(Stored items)

——

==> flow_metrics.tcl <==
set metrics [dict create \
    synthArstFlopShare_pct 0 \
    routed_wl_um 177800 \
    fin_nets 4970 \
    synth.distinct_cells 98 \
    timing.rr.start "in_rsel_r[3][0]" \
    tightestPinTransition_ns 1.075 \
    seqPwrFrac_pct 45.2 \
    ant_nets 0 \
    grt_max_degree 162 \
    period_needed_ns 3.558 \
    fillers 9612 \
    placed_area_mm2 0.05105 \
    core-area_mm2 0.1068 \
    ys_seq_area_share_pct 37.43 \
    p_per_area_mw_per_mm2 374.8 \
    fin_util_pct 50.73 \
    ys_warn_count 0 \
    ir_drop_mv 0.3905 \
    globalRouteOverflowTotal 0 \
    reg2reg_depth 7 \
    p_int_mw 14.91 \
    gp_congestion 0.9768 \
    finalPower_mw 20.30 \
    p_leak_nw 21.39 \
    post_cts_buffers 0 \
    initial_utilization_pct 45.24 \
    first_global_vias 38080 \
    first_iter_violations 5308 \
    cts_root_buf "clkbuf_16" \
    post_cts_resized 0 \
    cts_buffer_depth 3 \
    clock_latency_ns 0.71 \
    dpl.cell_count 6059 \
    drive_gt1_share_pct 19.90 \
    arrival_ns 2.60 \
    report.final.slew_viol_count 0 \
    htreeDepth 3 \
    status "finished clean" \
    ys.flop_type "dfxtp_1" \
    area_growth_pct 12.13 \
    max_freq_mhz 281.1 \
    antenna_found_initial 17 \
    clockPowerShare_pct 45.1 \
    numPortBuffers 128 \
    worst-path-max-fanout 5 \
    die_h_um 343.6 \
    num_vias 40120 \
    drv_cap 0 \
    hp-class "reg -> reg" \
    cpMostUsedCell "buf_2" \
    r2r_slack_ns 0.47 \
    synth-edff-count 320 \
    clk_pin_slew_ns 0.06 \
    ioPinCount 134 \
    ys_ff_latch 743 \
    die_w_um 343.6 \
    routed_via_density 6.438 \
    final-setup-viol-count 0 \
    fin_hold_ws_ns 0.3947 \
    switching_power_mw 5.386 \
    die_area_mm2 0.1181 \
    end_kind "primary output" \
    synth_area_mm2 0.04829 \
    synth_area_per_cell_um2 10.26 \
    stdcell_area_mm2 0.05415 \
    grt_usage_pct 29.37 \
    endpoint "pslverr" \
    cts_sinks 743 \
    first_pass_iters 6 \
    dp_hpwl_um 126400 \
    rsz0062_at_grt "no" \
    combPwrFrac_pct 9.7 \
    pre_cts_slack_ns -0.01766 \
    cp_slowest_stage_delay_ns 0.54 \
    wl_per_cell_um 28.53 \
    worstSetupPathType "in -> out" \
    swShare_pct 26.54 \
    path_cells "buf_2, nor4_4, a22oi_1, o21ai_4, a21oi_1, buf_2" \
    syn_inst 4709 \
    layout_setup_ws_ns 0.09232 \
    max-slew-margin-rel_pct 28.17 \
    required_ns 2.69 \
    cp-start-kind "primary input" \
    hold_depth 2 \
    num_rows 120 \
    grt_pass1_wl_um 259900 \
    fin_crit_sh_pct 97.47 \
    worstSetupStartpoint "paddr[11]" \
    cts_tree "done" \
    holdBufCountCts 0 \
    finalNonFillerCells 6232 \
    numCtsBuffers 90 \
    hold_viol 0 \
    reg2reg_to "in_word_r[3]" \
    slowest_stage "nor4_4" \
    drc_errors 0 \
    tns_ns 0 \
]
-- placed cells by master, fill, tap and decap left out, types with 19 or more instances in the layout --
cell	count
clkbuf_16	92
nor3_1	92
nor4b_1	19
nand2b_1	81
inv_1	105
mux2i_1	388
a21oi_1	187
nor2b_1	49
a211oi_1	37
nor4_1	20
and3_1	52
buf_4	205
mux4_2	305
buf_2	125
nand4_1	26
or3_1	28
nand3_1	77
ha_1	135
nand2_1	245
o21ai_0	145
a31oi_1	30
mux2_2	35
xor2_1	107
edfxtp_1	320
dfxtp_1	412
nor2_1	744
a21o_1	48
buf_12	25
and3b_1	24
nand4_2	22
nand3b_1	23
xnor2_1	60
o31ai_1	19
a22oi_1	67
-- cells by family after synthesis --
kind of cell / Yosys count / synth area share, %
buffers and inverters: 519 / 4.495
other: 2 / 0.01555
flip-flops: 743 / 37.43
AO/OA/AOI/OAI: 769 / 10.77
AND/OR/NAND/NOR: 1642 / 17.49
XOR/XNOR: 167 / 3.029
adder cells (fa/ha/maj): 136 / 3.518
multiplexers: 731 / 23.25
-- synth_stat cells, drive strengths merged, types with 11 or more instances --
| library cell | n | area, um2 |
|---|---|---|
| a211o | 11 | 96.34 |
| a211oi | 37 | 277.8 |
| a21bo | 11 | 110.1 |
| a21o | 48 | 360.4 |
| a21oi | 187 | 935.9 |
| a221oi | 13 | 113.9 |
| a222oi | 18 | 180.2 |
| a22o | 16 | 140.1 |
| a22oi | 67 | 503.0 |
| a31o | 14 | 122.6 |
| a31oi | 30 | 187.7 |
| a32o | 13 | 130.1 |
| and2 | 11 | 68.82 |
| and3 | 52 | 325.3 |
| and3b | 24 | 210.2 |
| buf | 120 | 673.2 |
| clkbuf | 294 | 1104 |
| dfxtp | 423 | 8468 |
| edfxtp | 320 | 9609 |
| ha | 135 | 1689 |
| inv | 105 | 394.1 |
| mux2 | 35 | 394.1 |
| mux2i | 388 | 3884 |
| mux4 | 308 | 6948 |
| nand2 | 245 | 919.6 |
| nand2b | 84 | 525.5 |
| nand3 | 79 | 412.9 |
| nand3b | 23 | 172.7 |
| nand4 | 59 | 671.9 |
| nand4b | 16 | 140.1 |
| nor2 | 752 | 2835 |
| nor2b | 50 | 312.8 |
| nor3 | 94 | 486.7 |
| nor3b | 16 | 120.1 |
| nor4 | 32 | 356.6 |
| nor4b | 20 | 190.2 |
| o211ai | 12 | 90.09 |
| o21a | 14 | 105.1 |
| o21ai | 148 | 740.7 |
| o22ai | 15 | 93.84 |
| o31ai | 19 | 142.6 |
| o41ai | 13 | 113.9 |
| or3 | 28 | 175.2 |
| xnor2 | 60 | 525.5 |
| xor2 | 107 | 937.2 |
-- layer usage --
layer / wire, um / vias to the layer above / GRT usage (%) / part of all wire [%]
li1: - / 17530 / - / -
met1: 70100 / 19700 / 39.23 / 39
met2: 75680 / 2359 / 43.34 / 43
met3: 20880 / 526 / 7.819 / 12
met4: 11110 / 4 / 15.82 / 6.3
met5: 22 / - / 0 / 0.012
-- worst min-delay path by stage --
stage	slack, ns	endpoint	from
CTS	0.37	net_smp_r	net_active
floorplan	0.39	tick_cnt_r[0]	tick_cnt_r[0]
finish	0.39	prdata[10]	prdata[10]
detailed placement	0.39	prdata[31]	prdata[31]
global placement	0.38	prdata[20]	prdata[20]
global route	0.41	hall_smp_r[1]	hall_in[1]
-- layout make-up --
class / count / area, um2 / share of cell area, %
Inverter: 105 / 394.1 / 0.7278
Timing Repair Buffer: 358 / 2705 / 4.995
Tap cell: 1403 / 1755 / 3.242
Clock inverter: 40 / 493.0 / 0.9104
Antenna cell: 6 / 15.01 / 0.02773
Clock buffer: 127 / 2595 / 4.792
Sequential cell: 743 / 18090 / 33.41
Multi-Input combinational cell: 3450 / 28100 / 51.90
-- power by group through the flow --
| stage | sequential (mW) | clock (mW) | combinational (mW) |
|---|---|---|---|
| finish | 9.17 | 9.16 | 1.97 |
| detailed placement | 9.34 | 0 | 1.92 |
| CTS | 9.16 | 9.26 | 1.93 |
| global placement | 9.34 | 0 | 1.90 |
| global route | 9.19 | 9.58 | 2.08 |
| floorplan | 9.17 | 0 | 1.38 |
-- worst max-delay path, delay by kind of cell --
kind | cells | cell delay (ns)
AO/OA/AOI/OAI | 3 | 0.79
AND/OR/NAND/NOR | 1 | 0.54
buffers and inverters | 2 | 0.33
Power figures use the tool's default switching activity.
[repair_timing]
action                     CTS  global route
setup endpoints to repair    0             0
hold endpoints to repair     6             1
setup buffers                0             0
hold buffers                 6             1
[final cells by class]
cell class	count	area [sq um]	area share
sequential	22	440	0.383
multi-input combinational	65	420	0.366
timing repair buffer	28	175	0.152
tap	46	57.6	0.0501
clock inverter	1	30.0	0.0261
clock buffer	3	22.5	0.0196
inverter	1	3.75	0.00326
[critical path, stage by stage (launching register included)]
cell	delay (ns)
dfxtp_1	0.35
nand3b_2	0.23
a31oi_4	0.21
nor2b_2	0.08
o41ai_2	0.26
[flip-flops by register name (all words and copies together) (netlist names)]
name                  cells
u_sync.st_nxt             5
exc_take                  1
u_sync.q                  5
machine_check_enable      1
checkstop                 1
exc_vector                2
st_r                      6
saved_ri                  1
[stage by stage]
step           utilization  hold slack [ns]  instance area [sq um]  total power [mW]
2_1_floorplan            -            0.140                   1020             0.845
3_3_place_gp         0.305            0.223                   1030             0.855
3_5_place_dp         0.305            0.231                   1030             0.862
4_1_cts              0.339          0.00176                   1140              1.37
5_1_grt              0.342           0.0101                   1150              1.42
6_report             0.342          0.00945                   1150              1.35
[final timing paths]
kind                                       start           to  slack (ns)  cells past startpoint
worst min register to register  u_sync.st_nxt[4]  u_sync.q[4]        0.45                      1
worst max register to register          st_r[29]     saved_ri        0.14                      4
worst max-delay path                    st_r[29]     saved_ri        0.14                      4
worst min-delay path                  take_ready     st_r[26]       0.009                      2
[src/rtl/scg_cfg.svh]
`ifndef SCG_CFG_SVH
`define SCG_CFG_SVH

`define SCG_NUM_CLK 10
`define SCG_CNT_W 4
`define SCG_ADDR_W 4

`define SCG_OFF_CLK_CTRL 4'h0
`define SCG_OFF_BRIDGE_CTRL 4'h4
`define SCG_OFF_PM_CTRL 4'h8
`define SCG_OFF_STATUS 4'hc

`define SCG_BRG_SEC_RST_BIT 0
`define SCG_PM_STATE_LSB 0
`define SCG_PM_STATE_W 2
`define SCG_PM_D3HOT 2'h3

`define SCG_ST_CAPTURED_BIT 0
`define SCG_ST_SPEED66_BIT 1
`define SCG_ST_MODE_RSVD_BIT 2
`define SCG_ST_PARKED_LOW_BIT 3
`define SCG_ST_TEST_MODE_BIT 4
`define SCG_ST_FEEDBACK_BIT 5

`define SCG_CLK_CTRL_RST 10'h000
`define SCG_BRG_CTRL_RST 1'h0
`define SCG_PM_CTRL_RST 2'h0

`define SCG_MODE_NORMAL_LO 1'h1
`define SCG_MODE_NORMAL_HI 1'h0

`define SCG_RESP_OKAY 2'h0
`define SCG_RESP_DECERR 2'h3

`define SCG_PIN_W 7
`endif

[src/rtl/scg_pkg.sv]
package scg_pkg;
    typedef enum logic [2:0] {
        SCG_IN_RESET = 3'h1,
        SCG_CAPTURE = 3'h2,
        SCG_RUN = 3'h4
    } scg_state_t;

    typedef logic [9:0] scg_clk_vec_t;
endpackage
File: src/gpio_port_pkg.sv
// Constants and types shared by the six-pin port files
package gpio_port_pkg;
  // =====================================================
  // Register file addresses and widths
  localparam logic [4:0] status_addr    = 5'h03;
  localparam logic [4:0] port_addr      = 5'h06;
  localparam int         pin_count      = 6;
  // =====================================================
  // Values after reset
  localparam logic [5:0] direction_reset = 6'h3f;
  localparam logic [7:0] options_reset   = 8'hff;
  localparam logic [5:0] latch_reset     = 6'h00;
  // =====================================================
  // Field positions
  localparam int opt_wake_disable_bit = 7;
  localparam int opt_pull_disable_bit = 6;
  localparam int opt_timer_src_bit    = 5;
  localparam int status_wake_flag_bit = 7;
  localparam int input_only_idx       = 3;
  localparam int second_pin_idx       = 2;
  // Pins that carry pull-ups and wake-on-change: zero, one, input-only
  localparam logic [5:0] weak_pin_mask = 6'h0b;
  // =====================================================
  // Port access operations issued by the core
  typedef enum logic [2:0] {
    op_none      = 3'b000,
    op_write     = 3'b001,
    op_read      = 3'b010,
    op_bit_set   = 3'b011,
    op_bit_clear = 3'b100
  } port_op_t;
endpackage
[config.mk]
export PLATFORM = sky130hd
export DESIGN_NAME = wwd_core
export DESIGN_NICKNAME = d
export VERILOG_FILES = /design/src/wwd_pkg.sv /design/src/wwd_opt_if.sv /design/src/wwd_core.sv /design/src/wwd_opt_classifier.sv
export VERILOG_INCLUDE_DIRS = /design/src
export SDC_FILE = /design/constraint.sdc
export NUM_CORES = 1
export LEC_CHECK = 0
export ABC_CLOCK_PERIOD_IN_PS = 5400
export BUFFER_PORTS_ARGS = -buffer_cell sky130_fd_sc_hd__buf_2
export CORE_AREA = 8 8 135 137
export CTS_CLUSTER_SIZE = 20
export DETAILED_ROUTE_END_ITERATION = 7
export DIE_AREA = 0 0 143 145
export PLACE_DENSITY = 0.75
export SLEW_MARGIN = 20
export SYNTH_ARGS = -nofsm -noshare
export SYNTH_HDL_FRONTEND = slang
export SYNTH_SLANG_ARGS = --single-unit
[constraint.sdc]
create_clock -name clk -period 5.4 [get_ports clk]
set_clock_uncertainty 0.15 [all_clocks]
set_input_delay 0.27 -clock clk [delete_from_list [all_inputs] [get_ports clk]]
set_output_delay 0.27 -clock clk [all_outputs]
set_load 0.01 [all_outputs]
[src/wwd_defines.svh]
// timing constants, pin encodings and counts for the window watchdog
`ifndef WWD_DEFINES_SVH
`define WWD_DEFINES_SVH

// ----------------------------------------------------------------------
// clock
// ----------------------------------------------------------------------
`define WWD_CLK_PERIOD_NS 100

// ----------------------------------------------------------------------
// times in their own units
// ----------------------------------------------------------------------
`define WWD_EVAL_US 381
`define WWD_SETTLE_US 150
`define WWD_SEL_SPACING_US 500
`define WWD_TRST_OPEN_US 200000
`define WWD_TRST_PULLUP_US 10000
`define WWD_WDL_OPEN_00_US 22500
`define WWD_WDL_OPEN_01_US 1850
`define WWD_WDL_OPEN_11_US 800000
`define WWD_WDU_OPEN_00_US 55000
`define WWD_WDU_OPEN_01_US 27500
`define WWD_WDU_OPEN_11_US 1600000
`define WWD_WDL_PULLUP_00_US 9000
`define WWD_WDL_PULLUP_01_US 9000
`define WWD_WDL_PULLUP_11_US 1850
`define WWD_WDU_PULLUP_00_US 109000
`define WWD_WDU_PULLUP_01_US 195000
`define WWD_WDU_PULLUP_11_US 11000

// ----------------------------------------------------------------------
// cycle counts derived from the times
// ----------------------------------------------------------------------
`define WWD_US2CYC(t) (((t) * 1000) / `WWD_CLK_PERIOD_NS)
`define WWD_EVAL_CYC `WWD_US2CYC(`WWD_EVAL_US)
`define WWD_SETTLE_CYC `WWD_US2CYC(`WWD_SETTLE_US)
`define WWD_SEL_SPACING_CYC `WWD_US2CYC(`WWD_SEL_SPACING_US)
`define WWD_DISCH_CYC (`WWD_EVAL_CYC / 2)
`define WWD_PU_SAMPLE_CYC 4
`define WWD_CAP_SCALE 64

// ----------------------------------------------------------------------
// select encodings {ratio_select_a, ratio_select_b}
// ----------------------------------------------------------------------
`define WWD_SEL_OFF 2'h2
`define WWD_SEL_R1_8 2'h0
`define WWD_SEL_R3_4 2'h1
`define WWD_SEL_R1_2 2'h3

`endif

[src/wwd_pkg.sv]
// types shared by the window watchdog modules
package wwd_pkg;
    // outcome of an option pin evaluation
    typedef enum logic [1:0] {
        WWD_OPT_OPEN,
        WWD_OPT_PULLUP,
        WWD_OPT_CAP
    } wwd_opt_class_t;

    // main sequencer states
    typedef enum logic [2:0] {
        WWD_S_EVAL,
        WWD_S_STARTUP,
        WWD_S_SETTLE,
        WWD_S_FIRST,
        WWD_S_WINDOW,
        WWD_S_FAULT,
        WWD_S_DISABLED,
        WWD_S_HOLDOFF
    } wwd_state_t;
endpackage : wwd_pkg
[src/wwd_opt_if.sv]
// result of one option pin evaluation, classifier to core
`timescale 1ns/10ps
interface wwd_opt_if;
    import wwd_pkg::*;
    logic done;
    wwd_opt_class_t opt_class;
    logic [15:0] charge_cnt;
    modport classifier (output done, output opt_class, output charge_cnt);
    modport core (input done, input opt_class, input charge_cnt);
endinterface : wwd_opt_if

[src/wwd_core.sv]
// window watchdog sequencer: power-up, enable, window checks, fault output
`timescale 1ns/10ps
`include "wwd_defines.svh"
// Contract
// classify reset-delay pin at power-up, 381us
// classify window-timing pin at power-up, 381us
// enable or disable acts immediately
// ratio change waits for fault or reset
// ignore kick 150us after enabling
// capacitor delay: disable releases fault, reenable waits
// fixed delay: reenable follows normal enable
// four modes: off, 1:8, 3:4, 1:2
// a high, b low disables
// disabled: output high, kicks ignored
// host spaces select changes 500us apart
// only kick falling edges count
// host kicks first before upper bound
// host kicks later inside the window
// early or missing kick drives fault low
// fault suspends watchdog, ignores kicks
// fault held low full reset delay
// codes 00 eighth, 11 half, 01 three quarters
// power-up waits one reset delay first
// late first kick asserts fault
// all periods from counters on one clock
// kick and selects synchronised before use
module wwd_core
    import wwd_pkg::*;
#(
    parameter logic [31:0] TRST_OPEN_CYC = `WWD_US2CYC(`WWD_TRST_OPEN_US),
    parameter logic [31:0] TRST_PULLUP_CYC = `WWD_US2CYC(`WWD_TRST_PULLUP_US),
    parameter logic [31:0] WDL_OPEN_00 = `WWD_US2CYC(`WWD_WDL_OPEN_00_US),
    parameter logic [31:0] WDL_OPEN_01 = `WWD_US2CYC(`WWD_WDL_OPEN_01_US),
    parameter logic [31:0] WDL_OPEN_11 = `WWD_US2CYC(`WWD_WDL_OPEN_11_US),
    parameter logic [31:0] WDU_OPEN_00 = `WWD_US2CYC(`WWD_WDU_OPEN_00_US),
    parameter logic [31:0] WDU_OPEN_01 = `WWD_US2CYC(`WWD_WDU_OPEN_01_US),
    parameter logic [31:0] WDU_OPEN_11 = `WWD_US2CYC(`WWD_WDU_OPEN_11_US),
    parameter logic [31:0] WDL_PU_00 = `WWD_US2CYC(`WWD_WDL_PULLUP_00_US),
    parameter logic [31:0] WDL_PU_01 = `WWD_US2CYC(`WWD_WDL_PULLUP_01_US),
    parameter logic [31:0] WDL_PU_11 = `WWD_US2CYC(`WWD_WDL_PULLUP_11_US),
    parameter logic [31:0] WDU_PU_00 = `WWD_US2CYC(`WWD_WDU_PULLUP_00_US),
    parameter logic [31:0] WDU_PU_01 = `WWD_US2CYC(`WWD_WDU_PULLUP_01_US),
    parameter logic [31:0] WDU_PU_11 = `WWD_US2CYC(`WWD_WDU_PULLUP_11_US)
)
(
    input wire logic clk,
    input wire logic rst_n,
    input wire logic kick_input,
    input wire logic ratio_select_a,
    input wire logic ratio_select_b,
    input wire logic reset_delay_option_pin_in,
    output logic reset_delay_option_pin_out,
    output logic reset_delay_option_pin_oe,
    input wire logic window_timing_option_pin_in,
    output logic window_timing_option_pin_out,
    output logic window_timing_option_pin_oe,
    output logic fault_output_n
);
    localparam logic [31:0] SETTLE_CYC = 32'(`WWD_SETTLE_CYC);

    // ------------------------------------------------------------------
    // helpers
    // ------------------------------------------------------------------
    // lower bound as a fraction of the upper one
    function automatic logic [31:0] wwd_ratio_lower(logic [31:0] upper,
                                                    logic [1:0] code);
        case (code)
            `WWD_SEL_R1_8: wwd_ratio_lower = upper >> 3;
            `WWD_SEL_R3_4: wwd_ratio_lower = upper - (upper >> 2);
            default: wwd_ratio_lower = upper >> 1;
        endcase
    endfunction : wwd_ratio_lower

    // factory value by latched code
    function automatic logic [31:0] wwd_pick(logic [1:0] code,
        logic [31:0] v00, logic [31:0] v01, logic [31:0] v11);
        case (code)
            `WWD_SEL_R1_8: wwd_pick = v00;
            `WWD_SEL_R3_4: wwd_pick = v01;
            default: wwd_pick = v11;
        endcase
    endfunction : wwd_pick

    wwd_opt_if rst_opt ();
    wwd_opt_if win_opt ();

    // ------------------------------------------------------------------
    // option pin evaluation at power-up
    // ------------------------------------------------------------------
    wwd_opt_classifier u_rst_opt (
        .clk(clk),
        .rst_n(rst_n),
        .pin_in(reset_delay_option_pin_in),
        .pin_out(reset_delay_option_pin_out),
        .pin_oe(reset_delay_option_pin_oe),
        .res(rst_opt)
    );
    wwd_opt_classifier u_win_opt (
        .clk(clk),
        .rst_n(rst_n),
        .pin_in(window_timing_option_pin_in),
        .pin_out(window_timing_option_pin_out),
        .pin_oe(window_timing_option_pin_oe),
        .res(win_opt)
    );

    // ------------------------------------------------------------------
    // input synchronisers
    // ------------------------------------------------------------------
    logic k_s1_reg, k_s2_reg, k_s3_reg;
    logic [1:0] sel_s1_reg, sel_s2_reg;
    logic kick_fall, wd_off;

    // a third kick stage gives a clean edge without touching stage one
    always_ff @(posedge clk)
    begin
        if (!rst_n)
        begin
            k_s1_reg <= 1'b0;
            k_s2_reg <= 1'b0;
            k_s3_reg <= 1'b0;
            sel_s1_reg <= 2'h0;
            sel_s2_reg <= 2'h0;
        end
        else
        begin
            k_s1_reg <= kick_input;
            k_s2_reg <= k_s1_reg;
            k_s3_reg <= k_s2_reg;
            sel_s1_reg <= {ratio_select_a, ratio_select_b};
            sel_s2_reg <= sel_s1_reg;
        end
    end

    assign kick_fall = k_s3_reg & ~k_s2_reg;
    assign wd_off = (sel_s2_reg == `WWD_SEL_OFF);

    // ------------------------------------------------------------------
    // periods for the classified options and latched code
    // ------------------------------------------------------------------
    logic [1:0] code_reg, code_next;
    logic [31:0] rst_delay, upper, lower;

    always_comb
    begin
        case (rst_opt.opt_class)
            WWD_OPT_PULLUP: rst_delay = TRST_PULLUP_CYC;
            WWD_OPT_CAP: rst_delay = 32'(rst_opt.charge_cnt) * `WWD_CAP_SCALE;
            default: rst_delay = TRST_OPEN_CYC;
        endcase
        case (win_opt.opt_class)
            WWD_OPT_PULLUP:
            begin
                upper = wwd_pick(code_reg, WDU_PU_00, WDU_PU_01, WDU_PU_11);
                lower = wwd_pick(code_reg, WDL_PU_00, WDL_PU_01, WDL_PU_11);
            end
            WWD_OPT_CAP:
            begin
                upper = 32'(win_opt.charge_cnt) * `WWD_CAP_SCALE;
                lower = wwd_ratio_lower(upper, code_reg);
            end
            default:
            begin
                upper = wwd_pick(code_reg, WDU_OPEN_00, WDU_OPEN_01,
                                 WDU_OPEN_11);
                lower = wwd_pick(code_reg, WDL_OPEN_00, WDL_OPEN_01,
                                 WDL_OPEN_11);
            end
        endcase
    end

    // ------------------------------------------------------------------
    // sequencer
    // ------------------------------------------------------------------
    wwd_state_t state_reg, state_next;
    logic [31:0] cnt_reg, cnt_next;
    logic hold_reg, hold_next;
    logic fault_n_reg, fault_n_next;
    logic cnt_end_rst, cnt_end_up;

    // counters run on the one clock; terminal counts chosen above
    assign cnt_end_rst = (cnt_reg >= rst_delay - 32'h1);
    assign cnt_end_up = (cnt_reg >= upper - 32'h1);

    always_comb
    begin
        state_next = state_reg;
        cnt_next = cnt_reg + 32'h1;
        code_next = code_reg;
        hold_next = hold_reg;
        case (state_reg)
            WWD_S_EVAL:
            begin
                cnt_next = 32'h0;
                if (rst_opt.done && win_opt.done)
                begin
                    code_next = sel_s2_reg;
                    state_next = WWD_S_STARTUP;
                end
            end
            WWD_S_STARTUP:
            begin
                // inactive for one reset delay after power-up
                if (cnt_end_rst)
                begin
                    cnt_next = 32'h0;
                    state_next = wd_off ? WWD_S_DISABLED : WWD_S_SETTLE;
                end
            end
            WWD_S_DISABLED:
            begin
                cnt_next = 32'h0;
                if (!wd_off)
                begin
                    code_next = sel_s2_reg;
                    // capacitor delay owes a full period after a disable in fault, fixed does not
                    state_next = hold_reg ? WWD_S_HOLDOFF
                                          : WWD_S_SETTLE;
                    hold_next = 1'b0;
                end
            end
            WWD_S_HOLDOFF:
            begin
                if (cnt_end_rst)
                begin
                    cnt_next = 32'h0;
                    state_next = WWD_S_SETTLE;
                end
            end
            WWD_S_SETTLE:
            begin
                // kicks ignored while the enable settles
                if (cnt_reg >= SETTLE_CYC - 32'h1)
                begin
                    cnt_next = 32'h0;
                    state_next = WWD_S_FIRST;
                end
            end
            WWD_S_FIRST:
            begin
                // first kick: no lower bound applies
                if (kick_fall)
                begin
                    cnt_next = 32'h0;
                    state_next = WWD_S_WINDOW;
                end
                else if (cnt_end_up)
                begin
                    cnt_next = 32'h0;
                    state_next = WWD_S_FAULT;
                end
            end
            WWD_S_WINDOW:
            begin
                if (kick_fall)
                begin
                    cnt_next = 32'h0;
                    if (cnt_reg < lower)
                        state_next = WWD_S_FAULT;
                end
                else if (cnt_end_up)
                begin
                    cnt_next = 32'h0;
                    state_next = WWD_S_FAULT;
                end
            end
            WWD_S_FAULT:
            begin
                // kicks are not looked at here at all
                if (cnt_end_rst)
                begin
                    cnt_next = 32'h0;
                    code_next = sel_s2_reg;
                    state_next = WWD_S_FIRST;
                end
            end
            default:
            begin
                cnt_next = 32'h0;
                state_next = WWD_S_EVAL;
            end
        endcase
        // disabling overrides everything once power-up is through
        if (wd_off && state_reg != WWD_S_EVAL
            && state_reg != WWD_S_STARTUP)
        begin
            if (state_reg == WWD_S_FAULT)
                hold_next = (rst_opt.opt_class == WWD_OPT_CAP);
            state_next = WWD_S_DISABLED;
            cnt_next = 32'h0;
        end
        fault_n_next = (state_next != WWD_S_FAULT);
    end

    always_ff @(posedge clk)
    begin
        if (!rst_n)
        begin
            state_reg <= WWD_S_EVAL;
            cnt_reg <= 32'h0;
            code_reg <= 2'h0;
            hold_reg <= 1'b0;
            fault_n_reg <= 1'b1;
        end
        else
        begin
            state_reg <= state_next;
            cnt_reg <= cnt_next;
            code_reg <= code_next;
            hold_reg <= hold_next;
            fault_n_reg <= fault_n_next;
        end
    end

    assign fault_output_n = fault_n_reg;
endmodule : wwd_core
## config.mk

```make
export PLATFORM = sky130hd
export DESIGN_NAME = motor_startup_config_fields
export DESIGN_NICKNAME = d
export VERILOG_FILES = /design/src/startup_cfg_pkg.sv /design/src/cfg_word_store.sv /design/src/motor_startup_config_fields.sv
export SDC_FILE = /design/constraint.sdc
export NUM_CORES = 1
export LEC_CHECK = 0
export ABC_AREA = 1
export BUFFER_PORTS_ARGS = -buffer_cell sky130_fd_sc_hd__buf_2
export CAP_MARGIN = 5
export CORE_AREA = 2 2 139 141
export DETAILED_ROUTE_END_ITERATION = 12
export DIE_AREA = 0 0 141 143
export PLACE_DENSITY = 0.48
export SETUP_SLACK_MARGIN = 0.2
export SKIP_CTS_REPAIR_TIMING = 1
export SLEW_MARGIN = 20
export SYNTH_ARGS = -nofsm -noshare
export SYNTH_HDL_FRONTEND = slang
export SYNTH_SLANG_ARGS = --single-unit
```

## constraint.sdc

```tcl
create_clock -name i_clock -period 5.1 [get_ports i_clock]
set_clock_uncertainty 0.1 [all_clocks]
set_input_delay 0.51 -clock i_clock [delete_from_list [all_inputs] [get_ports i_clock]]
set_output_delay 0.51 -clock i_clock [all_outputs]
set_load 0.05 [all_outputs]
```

——

**TO DO**: Please copy the lines above from the line with "class / count" up to and including the line with "Power figures use", exactly as written and with nothing else.

**REPLY**:
class / count / area, um2 / share of cell area, %
Inverter: 105 / 394.1 / 0.7278
Timing Repair Buffer: 358 / 2705 / 4.995
Tap cell: 1403 / 1755 / 3.242
Clock inverter: 40 / 493.0 / 0.9104
Antenna cell: 6 / 15.01 / 0.02773
Clock buffer: 127 / 2595 / 4.792
Sequential cell: 743 / 18090 / 33.41
Multi-Input combinational cell: 3450 / 28100 / 51.90
-- power by group through the flow --
| stage | sequential (mW) | clock (mW) | combinational (mW) |
|---|---|---|---|
| finish | 9.17 | 9.16 | 1.97 |
| detailed placement | 9.34 | 0 | 1.92 |
| CTS | 9.16 | 9.26 | 1.93 |
| global placement | 9.34 | 0 | 1.90 |
| global route | 9.19 | 9.58 | 2.08 |
| floorplan | 9.17 | 0 | 1.38 |
-- worst max-delay path, delay by kind of cell --
kind | cells | cell delay (ns)
AO/OA/AOI/OAI | 3 | 0.79
AND/OR/NAND/NOR | 1 | 0.54
buffers and inverters | 2 | 0.33
Power figures use the tool's default switching activity.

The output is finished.